Seiring berjalannya waktu, tekanan dan suhu tinggi di dalam bumi mengubah endapan organik tersebut menjadi minyak dan gas. Proses ini dikenal dalam dunia geologi sebagai pembentukan bahan bakar fosil. Kondisi geologis Timur Tengah yang stabil membuat proses ini berlangsung optimal, sehingga menghasilkan cadangan minyak dalam jumlah besar.
Selain itu, struktur batuan di Timur Tengah sangat mendukung terbentuknya reservoir minyak. Lapisan batuan berpori mampu menyimpan minyak, sementara lapisan batuan kedap di atasnya berfungsi sebagai penutup yang mencegah minyak keluar ke permukaan. Kombinasi ini menciptakan jebakan minyak alami yang sangat efektif.

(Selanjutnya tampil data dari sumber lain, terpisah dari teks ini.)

`src/rtl/wash_cycle_ctrl.sv`:
```
// Purpose: wash programme sequencer FILL-WASH-DRAIN1-RINSE-DRAIN2-SPIN-DONE with BCD countdown per phase.
// Latency: inputs sampled on a clock edge take effect on the registered outputs that same edge (1 cycle).
// Backpressure: pause freezes prescaler and countdown; abort returns to IDLE; start accepted only in IDLE/DONE.
//
// Ports:
//   clk, rst_n              clock, asynchronous active-low reset
//   start, pause, abort     front-panel levels, sampled every cycle (abort > pause > tick > start)
//   mode[1:0]               programme select, latched on start (01 quick, 10 heavy, else normal)
//   phase[2:0]              0 IDLE .. 7 DONE
//   water_in, drain, motor_on, motor_fast   actuator enables
//   paused, done            status
//   rem_tens, rem_ones      BCD remaining time units in the current phase
module wash_cycle_ctrl #(
  parameter int TICK_DIV     = 100000000,
  parameter int FILL_T       = 2,
  parameter int WASH_T_NORM  = 15,
  parameter int WASH_T_QUICK = 5,
  parameter int WASH_T_HEAVY = 30,
  parameter int DRAIN_T      = 1,
  parameter int RINSE_T      = 8,
  parameter int SPIN_T       = 6
) (
  input  logic       clk,
  input  logic       rst_n,
  input  logic       start,
  input  logic       pause,
  input  logic       abort,
  input  logic [1:0] mode,
  output logic [2:0] phase,
  output logic       water_in,
  output logic       drain,
  output logic       motor_on,
  output logic       motor_fast,
  output logic       paused,
  output logic       done,
  output logic [3:0] rem_tens,
  output logic [3:0] rem_ones
);

  typedef enum logic [2:0] {
    IDLE   = 3'd0,
    FILL   = 3'd1,
    WASH   = 3'd2,
    DRAIN1 = 3'd3,
    RINSE  = 3'd4,
    DRAIN2 = 3'd5,
    SPIN   = 3'd6,
    DONE   = 3'd7
  } phase_t;

  // Binary duration to two BCD digits; 0 is promoted to 1 so every phase lasts at least one unit.
  function automatic logic [7:0] to_bcd(input int d);
    int v;
    v = (d < 1) ? 1 : d;
    if (v > 99) v = 99;
    return {4'(v / 10), 4'(v % 10)};
  endfunction

  // Actuator pattern per phase, packed as {water_in, drain, motor_on, motor_fast}.
  function automatic logic [3:0] phase_act(input phase_t p);
    case (p)
      FILL:    return 4'b1000;
      WASH:    return 4'b0010;
      DRAIN1:  return 4'b0100;
      RINSE:   return 4'b1010;
      DRAIN2:  return 4'b0100;
      SPIN:    return 4'b0111;
      default: return 4'b0000;
    endcase
  endfunction

  localparam int PW = (TICK_DIV > 1) ? $clog2(TICK_DIV) : 1;
  localparam logic [PW-1:0] PRESC_MAX = PW'(TICK_DIV - 1);

  localparam logic [7:0] FILL_BCD  = to_bcd(FILL_T);
  localparam logic [7:0] NORM_BCD  = to_bcd(WASH_T_NORM);
  localparam logic [7:0] QUICK_BCD = to_bcd(WASH_T_QUICK);
  localparam logic [7:0] HEAVY_BCD = to_bcd(WASH_T_HEAVY);
  localparam logic [7:0] DRAIN_BCD = to_bcd(DRAIN_T);
  localparam logic [7:0] RINSE_BCD = to_bcd(RINSE_T);
  localparam logic [7:0] SPIN_BCD  = to_bcd(SPIN_T);

  phase_t        state;
  logic [PW-1:0] presc;
  logic [1:0]    mode_q;

  phase_t     next_ph;
  logic [7:0] next_dur;
  logic [7:0] wash_bcd;
  logic [3:0] cur_act;
  logic       active;
  logic       last_unit;

  assign phase     = state;
  assign active    = (state != IDLE) && (state != DONE);
  assign cur_act   = phase_act(state);
  assign last_unit = (rem_tens == 4'd0) && (rem_ones == 4'd1);

  always_comb begin
    wash_bcd = NORM_BCD;
    case (mode_q)
      2'b01:   wash_bcd = QUICK_BCD;
      2'b10:   wash_bcd = HEAVY_BCD;
      default: wash_bcd = NORM_BCD;
    endcase
  end

  // Successor phase and the duration it loads when the current phase expires.
  always_comb begin
    next_ph  = IDLE;
    next_dur = 8'h00;
    case (state)
      FILL:    begin next_ph = WASH;   next_dur = wash_bcd;  end
      WASH:    begin next_ph = DRAIN1; next_dur = DRAIN_BCD; end
      DRAIN1:  begin next_ph = RINSE;  next_dur = RINSE_BCD; end
      RINSE:   begin next_ph = DRAIN2; next_dur = DRAIN_BCD; end
      DRAIN2:  begin next_ph = SPIN;   next_dur = SPIN_BCD;  end
      SPIN:    begin next_ph = DONE;   next_dur = 8'h00;     end
      default: begin next_ph = IDLE;   next_dur = 8'h00;     end
    endcase
  end

  always_ff @(posedge clk or negedge rst_n) begin
    if (!rst_n) begin
      state      <= IDLE;
      presc      <= '0;
      mode_q     <= 2'b00;
      rem_tens   <= 4'd0;
      rem_ones   <= 4'd0;
      water_in   <= 1'b0;
      drain      <= 1'b0;
      motor_on   <= 1'b0;
      motor_fast <= 1'b0;
      paused     <= 1'b0;
      done       <= 1'b0;
    end else if (abort) begin
      // In IDLE this is a no-op that also suppresses a simultaneous start.
      state      <= IDLE;
      presc      <= '0;
      rem_tens   <= 4'd0;
      rem_ones   <= 4'd0;
      water_in   <= 1'b0;
      drain      <= 1'b0;
      motor_on   <= 1'b0;
      motor_fast <= 1'b0;
      paused     <= 1'b0;
      done       <= 1'b0;
    end else if (active && pause) begin
      // Freeze timing; water and motor are safed, the drain pump keeps running if it was.
      paused     <= 1'b1;
      water_in   <= 1'b0;
      motor_on   <= 1'b0;
      motor_fast <= 1'b0;
      drain      <= cur_act[2];
    end else if (active) begin
      paused <= 1'b0;
      if (presc == PRESC_MAX) begin
        presc <= '0;
        if (last_unit) begin
          state <= next_ph;
          {rem_tens, rem_ones} <= next_dur;
          {water_in, drain, motor_on, motor_fast} <= phase_act(next_ph);
          done <= (next_ph == DONE);
        end else begin
          if (rem_ones == 4'd0) begin
            rem_ones <= 4'd9;
            rem_tens <= rem_tens - 4'd1;
          end else begin
            rem_ones <= rem_ones - 4'd1;
          end
          {water_in, drain, motor_on, motor_fast} <= cur_act;
        end
      end else begin
        presc <= presc + 1'b1;
        // Also restores actuators on the first cycle after a pause is released.
        {water_in, drain, motor_on, motor_fast} <= cur_act;
      end
    end else if (start) begin
      state    <= FILL;
      presc    <= '0;
      mode_q   <= mode;
      {rem_tens, rem_ones} <= FILL_BCD;
      {water_in, drain, motor_on, motor_fast} <= phase_act(FILL);
      paused   <= 1'b0;
      done     <= 1'b0;
    end
  end

endmodule

```
`config.mk`:
```
export PLATFORM = sky130hd
export DESIGN_NAME = wash_cycle_ctrl
export DESIGN_NICKNAME = d
export VERILOG_FILES = /design/src/rtl/wash_cycle_ctrl.sv
export SDC_FILE = /design/constraint.sdc
export NUM_CORES = 1
export LEC_CHECK = 0
export CAP_MARGIN = 10
export CELL_PAD_IN_SITES_DETAIL_PLACEMENT = 1
export CELL_PAD_IN_SITES_GLOBAL_PLACEMENT = 1
export CORE_UTILIZATION = 40
export CTS_CLUSTER_DIAMETER = 60
export DETAILED_ROUTE_END_ITERATION = 10
export PLACE_DENSITY_LB_ADDON = 0.05
export SKIP_CTS_REPAIR_TIMING = 1
export SKIP_LAST_GASP = 1
export SLEW_MARGIN = 20
export SYNTH_ARGS = -nofsm -noshare
export SYNTH_HDL_FRONTEND = slang
export SYNTH_SLANG_ARGS = --single-unit
```
`constraint.sdc`:
```
create_clock -name clk -period 2 [get_ports clk]
set_input_delay 0.4 -clock clk [delete_from_list [all_inputs] [get_ports clk]]
set_output_delay 0.4 -clock clk [all_outputs]
set_load 0.05 [all_outputs]
```
==> parameters.txt <==
Parameter                              Value

STA
  Setup repair after global routing missed its margin ... true
  Max frequency ... just under 500 MHz
  Slew Viols, Final ... 0
  Post-Route Hold Slack ... 53.0 ps
  Ratio of final minimum period to clock period ... 101%
  Worst slew pin tran ... 604 ps
  Final clock skew ... 9.21 ps
  Final Hold Vio Count ... 0
  Final period demand of the worst path ... around 2000 ps
  Worst-case headroom to the max-slew limit ... around 60%
  Final setup fails ... 2
  Worst path setup slack after routing ... -26.5 ps

Worst setup path
  Setup CP Type ... register to register
  Startpoint types ... register
  Crit path max-delay cell type ... or4_4
  Required time of the worst setup path ... approximately 2200 ps
  Data arrival time of the critical path ... 2220 ps
  Cells traversed along the worst timing path ... or4_4, o32ai_4, or2_4, buf_12, nor2_4, mux2_4
  Max Fanout on Critical Path ... 9
  Total buffers and inverters traversed by the critical path ... 1
  CP Capture Type ... register
  Peak per-stage delay on the critical path ... roughly 560 ps
  Crit-path leading delay family ... simple AND/OR/NAND/NOR gates

Yosys
  Average cell area after synthesis ... about 9.1 sq um
  Post-synthesis instance area ... slightly below 0.003 sq mm
  Synth area leader ... dfrtp_1
  Number of warning messages in the yosys log ... 0
  Number of nets in the synthesized netlist ... 331
  Cell count after synthesis ... roughly 320
  Prevailing post-synth register cell ... dfrtp_1
  Yosys top cell area share ... about two fifths
  Most frequent cells after synthesis ... 46 x dfrtp_1, 37 x nor2_1, 19 x xnor2_1, 18 x nand2_1, 17 x nor4_1
  FFs w/ async S/R, synth ... 100%
  Top cells by area in the synthesized netlist ... dfrtp_1 40%, xnor2_1 5.7%, nor2_1 4.8%
  Synthesis-stage register bit count ... 46
  Synth unique cells ... 61
  Seq/Total Area, Yosys ... 39.5%
  Count of flip-flops with a built-in enable after synthesis ... 0
  Most instantiated library cell after synthesis ... dfrtp_1

Global route
  Total grt overflow ... 0
  Total GRT Usage ... 24.8%
  Maximum number of pins on one net before global-route repair ... between 40 and 50
  Wire length of the first global-routing pass ... approximately 15 mm
  Number of global-route vias before repair ... 2797
  Number of antenna violations at the first check in global routing ... 0

Die
  Overall die width ... between 80 and 90 microns
  Die Span Y ... between 80 and 90 microns
  Initial standard-cell utilization of the core ... 42.2%
  Cell row count ... 30
  Die footprint ... around 0.0076 sq mm
  Number of I/O pins ... 24
  Standard cell core area ... 0.00691 sq mm

Clocking
  Clk Tree Root Cell ... clkbuf_8
  Number of clock buffers inserted by TritonCTS ... 5
  Clock tree from TritonCTS ... built
  CTS H-Tree Depth ... 2
  Worst-Skew Late Latency ... a little over 300 ps
  Total clock sinks ... 46
  Number of buffers between clock root and the deepest sink ... 2
  Clock slew at the register clock pins of the worst setup and hold paths ... roughly 100 ps

Drt
  First-pass detailed-route iteration total ... 4
  DRC violation total after the first TritonRoute iteration ... roughly 150
  Final wirelength ... 9.54 mm
  Count of vias placed by the detailed router ... 2875
  Ratio of routed vias to standard cells ... 5.70
  # DRC ... 0
  Routed wirelength normalized by instance count ... between 15 and 20 microns
  Count of nets left with antenna violations after detail routing ... 0

Power
  Internal power component ... roughly 2300 uW
  Register share of total power ... 28.1%
  Logic gate share of total power ... 54.5%
  Switching power ... 1780 uW
  Worst ir drop on vdd ... around 860 uV
  Switching power share of the total ... between 40% and 50%
  Pwr Density ... just over 1000 mW/mm^2
  Proportion of power drawn by the clock network ... 17.5%
  Leakage dissipation ... approximately 0.0018 uW

Status
  Result of the run ... finished with violations
  Violations in the final reports ... negative setup slack

Cells and area
  Multi-input gate area in the final layout ... ~0.0018 sq mm
  Fin nets ... between 400 and 500
  Fill count ... between 800 and 900
  Area growth syn-to-layout ... 40.1%
  Register area ... between 0.001 and 0.0015 sq mm
  Layout cells sized above 1 ... between 30% and 40%
  Final design utilization ... about 59%
  Antenna Diode Count ... 0
  Final Instance Area ... between 0.004 and 0.005 sq mm

Hold path
  Type of the tightest min-delay check ... primary input to asynchronous set/reset pin

Place
  Post-DP HPWL ... between 6 and 7 mm
  Count of buffers inserted at the top-level ports ... 23
  Routability Congestion ... about 0.84
  Dpl cell area ... approximately 0.0036 sq mm

Flow run
  Maximum capacitance violations ... 0
[area by class of cell]
type	count	area share (%)
Multi-Input combinational cell	241	43.0
Timing Repair Buffer	105	22.2
Clock buffer	6	1.78
Tap cell	96	2.94
Sequential cell	46	28.4
Clock inverter	2	0.920
Inverter	8	0.736
[worst reg2reg max path: stages (launching register included)]
cell,delay [ps]
dfrtp_2,470
or4_4,560
o32ai_4,180
or2_4,200
buf_12,130
nor2_4,70
mux2_4,300
[cells in the final DEF (no fill, tap or decap), drive strengths merged, types with 9 or more instances in the layout]
cell | synthesis | routed
buf | 16 | 91
dfrtp | 46 | 46
nor2 | 39 | 39
xnor2 | 19 | 19
nand2 | 18 | 18
nor4 | 17 | 17
o21ai | 15 | 15
nor3 | 13 | 13
nand3 | 12 | 12
nand4 | 11 | 11
a21oi | 10 | 10
clkdlybuf4s50 | 0 | 9
[path summary, 6_finish.rpt]
kind | from | endpoint | slack (ps) | cells past startpoint
worst max-delay path | phase[2]$_DFFE_PN0P_ | rem_ones[0]$_DFFE_PN0P_ | -30 | 6
worst min-delay path | rst_n | water_in$_DFFE_PN0P_ | 50 | 2
worst max register to register | phase[2]$_DFFE_PN0P_ | rem_ones[0]$_DFFE_PN0P_ | -30 | 6
worst min register to register | water_in$_DFFE_PN0P_ | water_in$_DFFE_PN0P_ | 480 | 2
max in group asynchronous | rst_n | rem_ones[0]$_DFFE_PN0P_ | 1700 | 2
min in group clk | water_in$_DFFE_PN0P_ | water_in$_DFFE_PN0P_ | 480 | 2
[registers in the layout, summed over array words and instances (netlist names)]
register and flops:
mode_q 2, motor_fast 1, presc 27, drain 1, done 1, phase 3, rem_tens 4, motor_on 1
water_in 1, paused 1, rem_ones 4
[kinds of logic after synthesis]
logic type | count (synthesis) | synth area share [%]
mux | 7 | 2.71
flops | 46 | 39.5
xor+xnor | 19 | 5.72
simple gates | 144 | 27.6
buf+inv | 34 | 6.27
fa+ha+maj | 3 | 1.29
compound gates | 68 | 16.8
[per-layer routing]
layer  part of all wire [%]  up-vias  track usage [%]
met5                      0        -                0
met2                     48       60             39.1
met3                    3.4       12             3.41
met4                    1.2        0             6.71
li1                       -     1364                -
met1                     48     1439             35.5
[power by group through the flow]
stage / clock network, uW / registers (uW) / logic [uW]
finish: 718 / 1150 / 2240
global route: 776 / 1170 / 2390
CTS: 741 / 1150 / 1960
detailed placement: 0 / 1170 / 1950
global placement: 0 / 1170 / 1920
floorplan: 0 / 1430 / 965
[metrics by stage]
| stage | power, uW | std cells | setup WS (ps) | TNS [ps] |
|---|---|---|---|---|
| final | 4110 | 504 | -26.5 | -30.1 |
| after CTS | 3860 | 489 | -160 | -2110 |
| after global placement | 3080 | 481 | -326 | -11640 |
| after detailed placement | 3120 | 481 | -360 | -12530 |
| after floorplan | 2400 | 321 | -84.9 | -170 |
| after global routing | 4340 | 504 | -77.0 | -1230 |
No activity file was read; power rests on OpenSTA's default activity.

Faktor lain yang membuat Timur Tengah kaya minyak adalah minimnya aktivitas geologis yang merusak, seperti gempa besar atau pergeseran lempeng yang ekstrem. Hal ini menjaga cadangan minyak tetap utuh dan terkumpul dalam jumlah besar selama jutaan tahun tanpa terpecah atau hilang.
Pada akhirnya, melimpahnya minyak di Timur Tengah merupakan hasil kombinasi sempurna antara sejarah alam, kondisi geologi, dan struktur batuan yang mendukung. Inilah yang menjadikan kawasan tersebut sebagai salah satu pusat energi terbesar di dunia hingga saat ini.